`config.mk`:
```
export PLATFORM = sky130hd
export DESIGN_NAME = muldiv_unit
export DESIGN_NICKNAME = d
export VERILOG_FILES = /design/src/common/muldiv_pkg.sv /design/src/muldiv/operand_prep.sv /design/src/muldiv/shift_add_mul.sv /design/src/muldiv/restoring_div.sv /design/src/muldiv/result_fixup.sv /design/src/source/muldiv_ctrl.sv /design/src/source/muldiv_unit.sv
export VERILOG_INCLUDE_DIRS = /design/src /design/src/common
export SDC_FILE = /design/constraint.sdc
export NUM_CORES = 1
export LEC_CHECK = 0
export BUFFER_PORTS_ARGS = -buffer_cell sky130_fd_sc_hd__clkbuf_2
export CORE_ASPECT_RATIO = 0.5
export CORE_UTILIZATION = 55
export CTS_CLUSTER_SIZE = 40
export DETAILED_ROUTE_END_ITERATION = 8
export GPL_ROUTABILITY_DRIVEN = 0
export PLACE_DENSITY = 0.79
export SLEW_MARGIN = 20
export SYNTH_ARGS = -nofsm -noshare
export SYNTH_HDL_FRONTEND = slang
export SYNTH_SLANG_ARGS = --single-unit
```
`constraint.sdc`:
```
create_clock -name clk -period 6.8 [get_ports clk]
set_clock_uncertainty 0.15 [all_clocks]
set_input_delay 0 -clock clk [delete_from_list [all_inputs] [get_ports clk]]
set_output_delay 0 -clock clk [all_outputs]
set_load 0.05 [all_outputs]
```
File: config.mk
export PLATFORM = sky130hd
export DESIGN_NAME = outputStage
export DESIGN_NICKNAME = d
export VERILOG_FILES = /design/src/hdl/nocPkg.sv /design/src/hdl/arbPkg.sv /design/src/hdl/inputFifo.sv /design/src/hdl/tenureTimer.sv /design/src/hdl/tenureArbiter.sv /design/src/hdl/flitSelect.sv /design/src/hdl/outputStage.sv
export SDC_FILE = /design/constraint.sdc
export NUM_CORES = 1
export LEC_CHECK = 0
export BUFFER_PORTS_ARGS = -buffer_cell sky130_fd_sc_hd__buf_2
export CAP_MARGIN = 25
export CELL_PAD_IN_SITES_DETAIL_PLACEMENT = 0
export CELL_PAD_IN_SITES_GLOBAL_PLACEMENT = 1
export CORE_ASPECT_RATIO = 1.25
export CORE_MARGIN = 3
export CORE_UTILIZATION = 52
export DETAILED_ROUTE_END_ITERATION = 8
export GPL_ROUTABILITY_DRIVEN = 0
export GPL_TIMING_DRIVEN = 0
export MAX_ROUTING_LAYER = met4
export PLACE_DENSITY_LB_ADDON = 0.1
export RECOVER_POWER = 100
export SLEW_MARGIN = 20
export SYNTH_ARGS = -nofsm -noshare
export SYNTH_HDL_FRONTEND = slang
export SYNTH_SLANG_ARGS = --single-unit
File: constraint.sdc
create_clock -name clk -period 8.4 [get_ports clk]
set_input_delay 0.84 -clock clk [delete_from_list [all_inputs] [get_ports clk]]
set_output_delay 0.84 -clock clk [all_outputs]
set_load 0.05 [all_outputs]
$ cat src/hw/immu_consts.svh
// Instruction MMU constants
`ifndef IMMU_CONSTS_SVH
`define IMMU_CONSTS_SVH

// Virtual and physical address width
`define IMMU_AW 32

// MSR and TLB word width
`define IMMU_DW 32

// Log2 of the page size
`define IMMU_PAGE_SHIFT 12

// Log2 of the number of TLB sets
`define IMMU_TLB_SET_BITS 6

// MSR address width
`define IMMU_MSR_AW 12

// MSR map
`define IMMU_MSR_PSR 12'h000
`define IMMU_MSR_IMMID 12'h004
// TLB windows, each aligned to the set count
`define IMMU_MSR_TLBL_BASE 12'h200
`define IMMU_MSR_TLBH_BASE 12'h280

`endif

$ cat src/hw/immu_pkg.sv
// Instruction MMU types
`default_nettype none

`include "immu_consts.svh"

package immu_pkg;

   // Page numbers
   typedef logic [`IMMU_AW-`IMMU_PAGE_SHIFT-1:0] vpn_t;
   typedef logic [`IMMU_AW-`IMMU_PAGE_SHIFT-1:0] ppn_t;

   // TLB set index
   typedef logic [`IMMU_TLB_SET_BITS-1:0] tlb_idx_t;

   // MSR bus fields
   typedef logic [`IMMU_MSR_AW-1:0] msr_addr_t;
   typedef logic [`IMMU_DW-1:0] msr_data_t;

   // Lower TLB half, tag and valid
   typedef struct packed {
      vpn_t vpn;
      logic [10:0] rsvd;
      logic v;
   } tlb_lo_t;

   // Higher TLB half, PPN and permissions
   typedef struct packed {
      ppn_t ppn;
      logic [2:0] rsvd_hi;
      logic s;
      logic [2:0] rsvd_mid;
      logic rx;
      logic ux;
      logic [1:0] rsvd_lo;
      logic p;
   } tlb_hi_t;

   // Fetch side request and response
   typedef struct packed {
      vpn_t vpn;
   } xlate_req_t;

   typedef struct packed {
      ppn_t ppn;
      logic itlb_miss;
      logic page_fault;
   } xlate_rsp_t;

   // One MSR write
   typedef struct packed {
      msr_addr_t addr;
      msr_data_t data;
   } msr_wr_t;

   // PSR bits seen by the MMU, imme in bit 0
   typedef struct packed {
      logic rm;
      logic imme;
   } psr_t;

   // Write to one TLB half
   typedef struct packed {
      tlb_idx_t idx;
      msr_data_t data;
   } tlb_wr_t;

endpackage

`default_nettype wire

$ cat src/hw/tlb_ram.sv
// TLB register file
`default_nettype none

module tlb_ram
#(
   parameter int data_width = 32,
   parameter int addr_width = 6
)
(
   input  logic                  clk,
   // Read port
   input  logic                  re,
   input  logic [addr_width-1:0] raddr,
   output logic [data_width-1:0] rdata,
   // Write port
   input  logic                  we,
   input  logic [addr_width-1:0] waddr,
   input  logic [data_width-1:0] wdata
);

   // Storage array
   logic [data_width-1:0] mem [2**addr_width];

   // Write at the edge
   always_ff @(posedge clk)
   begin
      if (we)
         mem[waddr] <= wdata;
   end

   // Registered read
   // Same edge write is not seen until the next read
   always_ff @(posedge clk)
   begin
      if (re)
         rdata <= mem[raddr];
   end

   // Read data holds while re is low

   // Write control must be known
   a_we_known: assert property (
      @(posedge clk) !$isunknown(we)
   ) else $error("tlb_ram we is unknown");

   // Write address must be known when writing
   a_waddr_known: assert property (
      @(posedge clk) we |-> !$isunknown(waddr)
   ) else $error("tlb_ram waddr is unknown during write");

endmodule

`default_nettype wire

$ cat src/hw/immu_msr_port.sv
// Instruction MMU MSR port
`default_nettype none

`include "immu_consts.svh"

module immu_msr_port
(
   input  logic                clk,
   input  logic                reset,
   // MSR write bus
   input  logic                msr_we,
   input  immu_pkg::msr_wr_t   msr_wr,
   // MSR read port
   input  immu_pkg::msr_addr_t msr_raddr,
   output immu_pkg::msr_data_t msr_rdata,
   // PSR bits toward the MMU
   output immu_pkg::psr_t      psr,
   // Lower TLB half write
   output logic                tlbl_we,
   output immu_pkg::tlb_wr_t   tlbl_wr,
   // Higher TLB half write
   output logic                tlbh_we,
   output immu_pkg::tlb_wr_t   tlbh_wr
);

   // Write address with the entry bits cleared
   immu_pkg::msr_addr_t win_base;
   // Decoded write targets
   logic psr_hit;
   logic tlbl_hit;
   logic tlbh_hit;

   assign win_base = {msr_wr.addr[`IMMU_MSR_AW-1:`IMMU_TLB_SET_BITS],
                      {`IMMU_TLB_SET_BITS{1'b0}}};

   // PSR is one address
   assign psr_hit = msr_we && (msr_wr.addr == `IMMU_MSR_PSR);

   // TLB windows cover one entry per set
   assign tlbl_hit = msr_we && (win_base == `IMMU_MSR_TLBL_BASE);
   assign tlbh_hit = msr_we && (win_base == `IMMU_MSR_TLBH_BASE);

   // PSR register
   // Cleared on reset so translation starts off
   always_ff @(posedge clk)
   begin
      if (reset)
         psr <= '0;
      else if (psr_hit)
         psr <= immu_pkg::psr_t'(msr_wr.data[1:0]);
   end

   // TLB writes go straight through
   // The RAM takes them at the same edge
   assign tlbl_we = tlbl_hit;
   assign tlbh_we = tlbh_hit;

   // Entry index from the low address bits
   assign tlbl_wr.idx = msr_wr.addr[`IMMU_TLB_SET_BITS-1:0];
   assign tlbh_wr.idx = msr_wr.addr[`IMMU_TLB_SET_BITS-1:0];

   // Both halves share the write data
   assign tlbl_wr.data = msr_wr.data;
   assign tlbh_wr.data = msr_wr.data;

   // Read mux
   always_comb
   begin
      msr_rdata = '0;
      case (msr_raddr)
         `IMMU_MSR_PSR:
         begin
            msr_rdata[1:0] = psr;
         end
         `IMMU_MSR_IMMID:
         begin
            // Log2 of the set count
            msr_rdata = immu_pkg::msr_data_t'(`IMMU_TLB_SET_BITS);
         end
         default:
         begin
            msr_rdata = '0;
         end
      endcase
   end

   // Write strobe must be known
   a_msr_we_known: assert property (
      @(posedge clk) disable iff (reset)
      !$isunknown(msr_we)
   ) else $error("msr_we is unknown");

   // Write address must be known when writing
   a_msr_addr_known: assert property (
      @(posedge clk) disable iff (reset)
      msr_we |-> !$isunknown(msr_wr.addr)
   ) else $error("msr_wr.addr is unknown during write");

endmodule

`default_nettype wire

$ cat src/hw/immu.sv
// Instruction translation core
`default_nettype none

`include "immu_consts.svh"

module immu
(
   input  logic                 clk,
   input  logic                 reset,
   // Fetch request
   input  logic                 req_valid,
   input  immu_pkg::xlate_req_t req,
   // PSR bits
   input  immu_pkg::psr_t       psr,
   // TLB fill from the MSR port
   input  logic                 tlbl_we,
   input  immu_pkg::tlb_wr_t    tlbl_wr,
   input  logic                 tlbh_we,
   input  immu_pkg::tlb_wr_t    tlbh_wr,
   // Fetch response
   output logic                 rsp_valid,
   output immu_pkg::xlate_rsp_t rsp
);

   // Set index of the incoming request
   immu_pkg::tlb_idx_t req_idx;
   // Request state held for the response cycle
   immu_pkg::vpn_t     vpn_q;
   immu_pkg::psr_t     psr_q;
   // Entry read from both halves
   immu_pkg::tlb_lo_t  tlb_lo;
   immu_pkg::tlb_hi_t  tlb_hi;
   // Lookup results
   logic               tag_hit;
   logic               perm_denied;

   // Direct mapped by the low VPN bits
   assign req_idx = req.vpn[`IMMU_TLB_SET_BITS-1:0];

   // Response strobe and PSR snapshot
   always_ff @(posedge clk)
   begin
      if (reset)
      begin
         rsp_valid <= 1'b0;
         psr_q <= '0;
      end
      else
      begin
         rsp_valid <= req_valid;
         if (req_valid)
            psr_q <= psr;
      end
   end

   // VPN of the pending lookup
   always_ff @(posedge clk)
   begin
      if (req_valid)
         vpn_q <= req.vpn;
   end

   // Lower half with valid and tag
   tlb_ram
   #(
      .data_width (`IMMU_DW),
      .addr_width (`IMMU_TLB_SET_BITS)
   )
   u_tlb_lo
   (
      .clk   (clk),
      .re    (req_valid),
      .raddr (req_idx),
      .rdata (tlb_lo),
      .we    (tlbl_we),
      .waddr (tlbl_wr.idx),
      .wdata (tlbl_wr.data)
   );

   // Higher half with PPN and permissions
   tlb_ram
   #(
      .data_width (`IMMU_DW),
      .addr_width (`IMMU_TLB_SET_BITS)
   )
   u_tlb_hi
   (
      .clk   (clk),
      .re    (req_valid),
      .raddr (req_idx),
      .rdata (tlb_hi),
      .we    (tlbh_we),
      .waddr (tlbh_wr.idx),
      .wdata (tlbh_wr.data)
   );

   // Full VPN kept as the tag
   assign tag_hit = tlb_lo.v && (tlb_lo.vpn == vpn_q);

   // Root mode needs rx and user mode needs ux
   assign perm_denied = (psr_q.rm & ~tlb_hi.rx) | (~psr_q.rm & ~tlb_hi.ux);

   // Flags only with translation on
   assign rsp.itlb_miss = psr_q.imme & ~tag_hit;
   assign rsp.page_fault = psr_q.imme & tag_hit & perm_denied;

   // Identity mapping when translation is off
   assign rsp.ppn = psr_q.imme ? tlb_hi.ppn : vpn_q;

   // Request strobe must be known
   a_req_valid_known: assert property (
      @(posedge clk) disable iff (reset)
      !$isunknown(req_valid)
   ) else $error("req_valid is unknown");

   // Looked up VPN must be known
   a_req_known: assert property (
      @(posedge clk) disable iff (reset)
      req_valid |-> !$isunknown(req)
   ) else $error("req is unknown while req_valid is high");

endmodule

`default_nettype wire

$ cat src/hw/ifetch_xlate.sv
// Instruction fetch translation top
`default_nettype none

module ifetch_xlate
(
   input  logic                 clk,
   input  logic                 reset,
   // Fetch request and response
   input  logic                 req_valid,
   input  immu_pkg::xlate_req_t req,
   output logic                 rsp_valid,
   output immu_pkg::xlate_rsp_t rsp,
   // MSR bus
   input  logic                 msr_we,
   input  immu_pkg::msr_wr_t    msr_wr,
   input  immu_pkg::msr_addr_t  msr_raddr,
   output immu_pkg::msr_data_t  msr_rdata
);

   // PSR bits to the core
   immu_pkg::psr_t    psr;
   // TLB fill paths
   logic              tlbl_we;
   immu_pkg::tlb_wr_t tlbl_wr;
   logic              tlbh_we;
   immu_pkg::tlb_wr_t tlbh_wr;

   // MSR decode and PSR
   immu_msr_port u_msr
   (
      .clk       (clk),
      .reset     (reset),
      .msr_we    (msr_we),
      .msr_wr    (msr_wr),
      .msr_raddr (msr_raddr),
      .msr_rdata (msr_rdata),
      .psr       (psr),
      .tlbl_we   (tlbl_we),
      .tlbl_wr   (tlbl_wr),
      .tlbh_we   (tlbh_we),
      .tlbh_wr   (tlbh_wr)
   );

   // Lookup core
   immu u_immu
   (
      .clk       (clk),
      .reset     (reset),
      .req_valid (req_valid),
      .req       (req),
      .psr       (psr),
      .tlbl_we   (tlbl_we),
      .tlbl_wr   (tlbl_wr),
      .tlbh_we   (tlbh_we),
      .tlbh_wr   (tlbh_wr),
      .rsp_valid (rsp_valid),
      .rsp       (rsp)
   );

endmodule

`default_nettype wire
---------------
WHAT NEEDS TO BE DONE: Proceeding from the line containing "TLB set index" through the line containing "mem[waddr] <= wdata;", transcribe the lines above exactly, both end lines included.

RESPONSE AREA:
   // TLB set index
   typedef logic [`IMMU_TLB_SET_BITS-1:0] tlb_idx_t;

   // MSR bus fields
   typedef logic [`IMMU_MSR_AW-1:0] msr_addr_t;
   typedef logic [`IMMU_DW-1:0] msr_data_t;

   // Lower TLB half, tag and valid
   typedef struct packed {
      vpn_t vpn;
      logic [10:0] rsvd;
      logic v;
   } tlb_lo_t;

   // Higher TLB half, PPN and permissions
   typedef struct packed {
      ppn_t ppn;
      logic [2:0] rsvd_hi;
      logic s;
      logic [2:0] rsvd_mid;
      logic rx;
      logic ux;
      logic [1:0] rsvd_lo;
      logic p;
   } tlb_hi_t;

   // Fetch side request and response
   typedef struct packed {
      vpn_t vpn;
   } xlate_req_t;

   typedef struct packed {
      ppn_t ppn;
      logic itlb_miss;
      logic page_fault;
   } xlate_rsp_t;

   // One MSR write
   typedef struct packed {
      msr_addr_t addr;
      msr_data_t data;
   } msr_wr_t;

   // PSR bits seen by the MMU, imme in bit 0
   typedef struct packed {
      logic rm;
      logic imme;
   } psr_t;

   // Write to one TLB half
   typedef struct packed {
      tlb_idx_t idx;
      msr_data_t data;
   } tlb_wr_t;

endpackage

`default_nettype wire

$ cat src/hw/tlb_ram.sv
// TLB register file
`default_nettype none

module tlb_ram
#(
   parameter int data_width = 32,
   parameter int addr_width = 6
)
(
   input  logic                  clk,
   // Read port
   input  logic                  re,
   input  logic [addr_width-1:0] raddr,
   output logic [data_width-1:0] rdata,
   // Write port
   input  logic                  we,
   input  logic [addr_width-1:0] waddr,
   input  logic [data_width-1:0] wdata
);

   // Storage array
   logic [data_width-1:0] mem [2**addr_width];

   // Write at the edge
   always_ff @(posedge clk)
   begin
      if (we)
         mem[waddr] <= wdata;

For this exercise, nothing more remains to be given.